Dataset excerpts
◆ ◆ ◆ ◆
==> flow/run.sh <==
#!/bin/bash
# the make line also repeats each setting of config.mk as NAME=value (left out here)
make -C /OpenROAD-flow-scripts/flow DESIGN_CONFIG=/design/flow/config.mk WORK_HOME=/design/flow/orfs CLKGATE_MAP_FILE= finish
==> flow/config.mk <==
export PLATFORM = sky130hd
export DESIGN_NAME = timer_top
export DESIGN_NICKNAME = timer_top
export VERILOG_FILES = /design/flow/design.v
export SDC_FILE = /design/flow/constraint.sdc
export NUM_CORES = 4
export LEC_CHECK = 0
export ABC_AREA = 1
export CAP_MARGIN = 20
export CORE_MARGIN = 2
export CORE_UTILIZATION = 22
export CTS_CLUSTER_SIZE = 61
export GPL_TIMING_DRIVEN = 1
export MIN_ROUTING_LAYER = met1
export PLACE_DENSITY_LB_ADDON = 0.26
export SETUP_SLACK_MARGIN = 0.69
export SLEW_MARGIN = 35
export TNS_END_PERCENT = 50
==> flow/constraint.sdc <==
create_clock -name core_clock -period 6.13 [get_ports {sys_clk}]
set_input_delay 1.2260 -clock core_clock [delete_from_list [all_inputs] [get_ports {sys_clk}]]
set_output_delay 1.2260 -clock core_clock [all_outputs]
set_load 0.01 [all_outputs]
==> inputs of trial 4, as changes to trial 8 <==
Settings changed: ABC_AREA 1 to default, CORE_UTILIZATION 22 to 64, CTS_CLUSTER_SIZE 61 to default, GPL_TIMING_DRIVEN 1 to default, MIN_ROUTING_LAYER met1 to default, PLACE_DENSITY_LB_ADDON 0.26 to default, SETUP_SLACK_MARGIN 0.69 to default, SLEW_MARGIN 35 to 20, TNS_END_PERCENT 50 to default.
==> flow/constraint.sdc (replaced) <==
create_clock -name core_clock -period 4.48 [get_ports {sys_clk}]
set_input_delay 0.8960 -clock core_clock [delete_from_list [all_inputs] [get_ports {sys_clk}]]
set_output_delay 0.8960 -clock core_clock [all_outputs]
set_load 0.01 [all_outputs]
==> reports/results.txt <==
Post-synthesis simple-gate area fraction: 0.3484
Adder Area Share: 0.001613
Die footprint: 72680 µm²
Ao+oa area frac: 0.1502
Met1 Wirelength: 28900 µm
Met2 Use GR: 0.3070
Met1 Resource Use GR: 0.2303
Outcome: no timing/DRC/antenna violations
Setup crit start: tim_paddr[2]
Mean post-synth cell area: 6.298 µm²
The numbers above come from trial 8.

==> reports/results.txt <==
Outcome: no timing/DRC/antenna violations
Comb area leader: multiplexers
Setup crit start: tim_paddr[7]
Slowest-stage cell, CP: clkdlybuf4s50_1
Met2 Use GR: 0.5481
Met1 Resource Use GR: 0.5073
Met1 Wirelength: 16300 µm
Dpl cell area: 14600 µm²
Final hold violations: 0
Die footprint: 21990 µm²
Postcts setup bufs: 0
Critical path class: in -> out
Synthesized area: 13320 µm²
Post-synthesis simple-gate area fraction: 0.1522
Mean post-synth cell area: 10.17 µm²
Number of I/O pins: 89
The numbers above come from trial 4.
==> nickel <==
==> flow/design.v (excerpt) <==
module MOTOR_TOP#(   
    parameter C_AXI_ID_WIDTH       = 4,         
    parameter C_AXI_ADDR_WIDTH     = 16,        
    parameter C_AXI_DATA_WIDTH     = 64,        
    parameter C_AXI_NBURST_SUPPORT = 1'b0,      
    parameter C_AXI_BURST_TYPE     = 2'b00,     
    parameter WATCH_DOG_WIDTH      = 12,         
    parameter C_ADDR_SUMOFFSET     =   32'h0000_1000,
    parameter C_ADDR_MOTOR2ETH     =   32'h0000_0000,       
    parameter C_ADDR_ETH2MOTOR     =   32'hE000_0000    
)(    
    input                               sys_clk,
    input                               sys_rst,
   	output                            	saxi_wready,  
   	input [C_AXI_ID_WIDTH-1:0]        	saxi_wid,     
   	input [C_AXI_ADDR_WIDTH-1:0]      	saxi_waddr,   
   	input [7:0]                       	saxi_wlen,    
   	input [2:0]                       	saxi_wsize,   
   	input [1:0]                       	saxi_wburst,  
  ...
export LEC_CHECK = 0
export CAP_MARGIN = 20
export CELL_PAD_IN_SITES_GLOBAL_PLACEMENT = 3
export CORE_MARGIN = 2
export CORE_UTILIZATION = 40
export MIN_ROUTING_LAYER = met2
export PLACE_DENSITY = 0.38
export SETUP_SLACK_MARGIN = -0.86
export SLEW_MARGIN = 20
export TNS_END_PERCENT = 55
create_clock -name core_clock -period 10.0 [get_ports {sys_clk}]
run.sh (not shown) runs the stock make flow with config.mk's settings and CLKGATE_MAP_FILE=.
==> inputs of fjord, as changes to nickel <==
==> flow/config.mk (replaced) <==
export PLATFORM = sky130hd
export DESIGN_NAME = MOTOR_TOP
export DESIGN_NICKNAME = MOTOR_TOP
export VERILOG_FILES = /design/flow/design.v
export SDC_FILE = /design/flow/constraint.sdc
export NUM_CORES = 4
export LEC_CHECK = 0
export CAP_MARGIN = 20
export CORE_MARGIN = 2
export CORE_UTILIZATION = 72
export CTS_CLUSTER_DIAMETER = 217
export CTS_CLUSTER_SIZE = 14
export PLACE_DENSITY_LB_ADDON = 0.25
export SETUP_SLACK_MARGIN = 0.69
export SLEW_MARGIN = 20
==> flow/constraint.sdc (replaced) <==
create_clock -name core_clock -period 4.82 [get_ports {sys_clk}]
set_input_delay 0.9640 -clock core_clock [delete_from_list [all_inputs] [get_ports {sys_clk}]]
set_output_delay 0.9640 -clock core_clock [all_outputs]
set_load 0.01 [all_outputs]
==> inputs of sierra, as changes to nickel <==
==> flow/config.mk (replaced) <==
export PLATFORM = sky130hd
export DESIGN_NAME = MOTOR_TOP
export DESIGN_NICKNAME = MOTOR_TOP
export VERILOG_FILES = /design/flow/design.v
export SDC_FILE = /design/flow/constraint.sdc
export NUM_CORES = 4
export LEC_CHECK = 0
export ABC_AREA = 1
export CAP_MARGIN = 20
export CELL_PAD_IN_SITES_DETAIL_PLACEMENT = 0
export CELL_PAD_IN_SITES_GLOBAL_PLACEMENT = 0
export CORE_MARGIN = 2
export CORE_UTILIZATION = 40
export MAX_ROUTING_LAYER = met5
export MIN_ROUTING_LAYER = met1
export PLACE_DENSITY = 0.38
export SETUP_SLACK_MARGIN = 0.59
export SLEW_MARGIN = 15
export TNS_END_PERCENT = 55
==> flow/constraint.sdc (replaced) <==
create_clock -name core_clock -period 5.94 [get_ports {sys_clk}]
set_input_delay 1.1880 -clock core_clock [delete_from_list [all_inputs] [get_ports {sys_clk}]]
set_output_delay 1.1880 -clock core_clock [all_outputs]
set_load 0.01 [all_outputs]
==> qor summary <==
| item | nickel | sierra | fjord |
|---|---|---|---|
| Result of the run | timing/DRC/antenna clean | timing/DRC/antenna clean | timing/DRC/antenna clean |
| Number of well taps | 600 | 622 | 330 |
| Layout Utilization | 46.47% | 45.65% | 83.35% |
| Transition time at the pin with the least slew margin | 988.9 ps | 1060 ps | 986.6 ps |
| Number of signal-net inverters in the final layout | 88 | 316 | 88 |
| Top power group | the clock network | the clock network | registers |
| Number of cell instances after yosys synthesis | 2147 | 2701 | 2147 |
| Unique cell type count in the Yosys netlist | 78 | 55 | 78 |
| Dpl ws | 1956 ps | 798.0 ps | 144.4 ps |
| Number of instances in the placed design | 2796 | 3373 | 2542 |
| Unrepaired setup endpoints after global routing | no | yes | yes |
| Most common cell in the synthesized netlist | sky130_fd_sc_hd__dfxtp_1 | sky130_fd_sc_hd__nand2_1 | sky130_fd_sc_hd__dfxtp_1 |
| Adder Share, Synth | 10.60% | 9.910% | 10.60% |
| Vias per cell | 7.043 | 4.897 | 5.916 |
| Die Y-Extent | 218.1 um | 225.5 um | 163.6 um |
◆ ◆ ◆ ◆
_WORK TO COMPLETE_
Your answer should be the lines above from the one containing "Setup crit start: tim_paddr[7]" through the one containing "Number of I/O pins: 89", copied exactly and with both ends kept.

_THE ANSWER_
Setup crit start: tim_paddr[7]
Slowest-stage cell, CP: clkdlybuf4s50_1
Met2 Use GR: 0.5481
Met1 Resource Use GR: 0.5073
Met1 Wirelength: 16300 µm
Dpl cell area: 14600 µm²
Final hold violations: 0
Die footprint: 21990 µm²
Postcts setup bufs: 0
Critical path class: in -> out
Synthesized area: 13320 µm²
Post-synthesis simple-gate area fraction: 0.1522
Mean post-synth cell area: 10.17 µm²
Number of I/O pins: 89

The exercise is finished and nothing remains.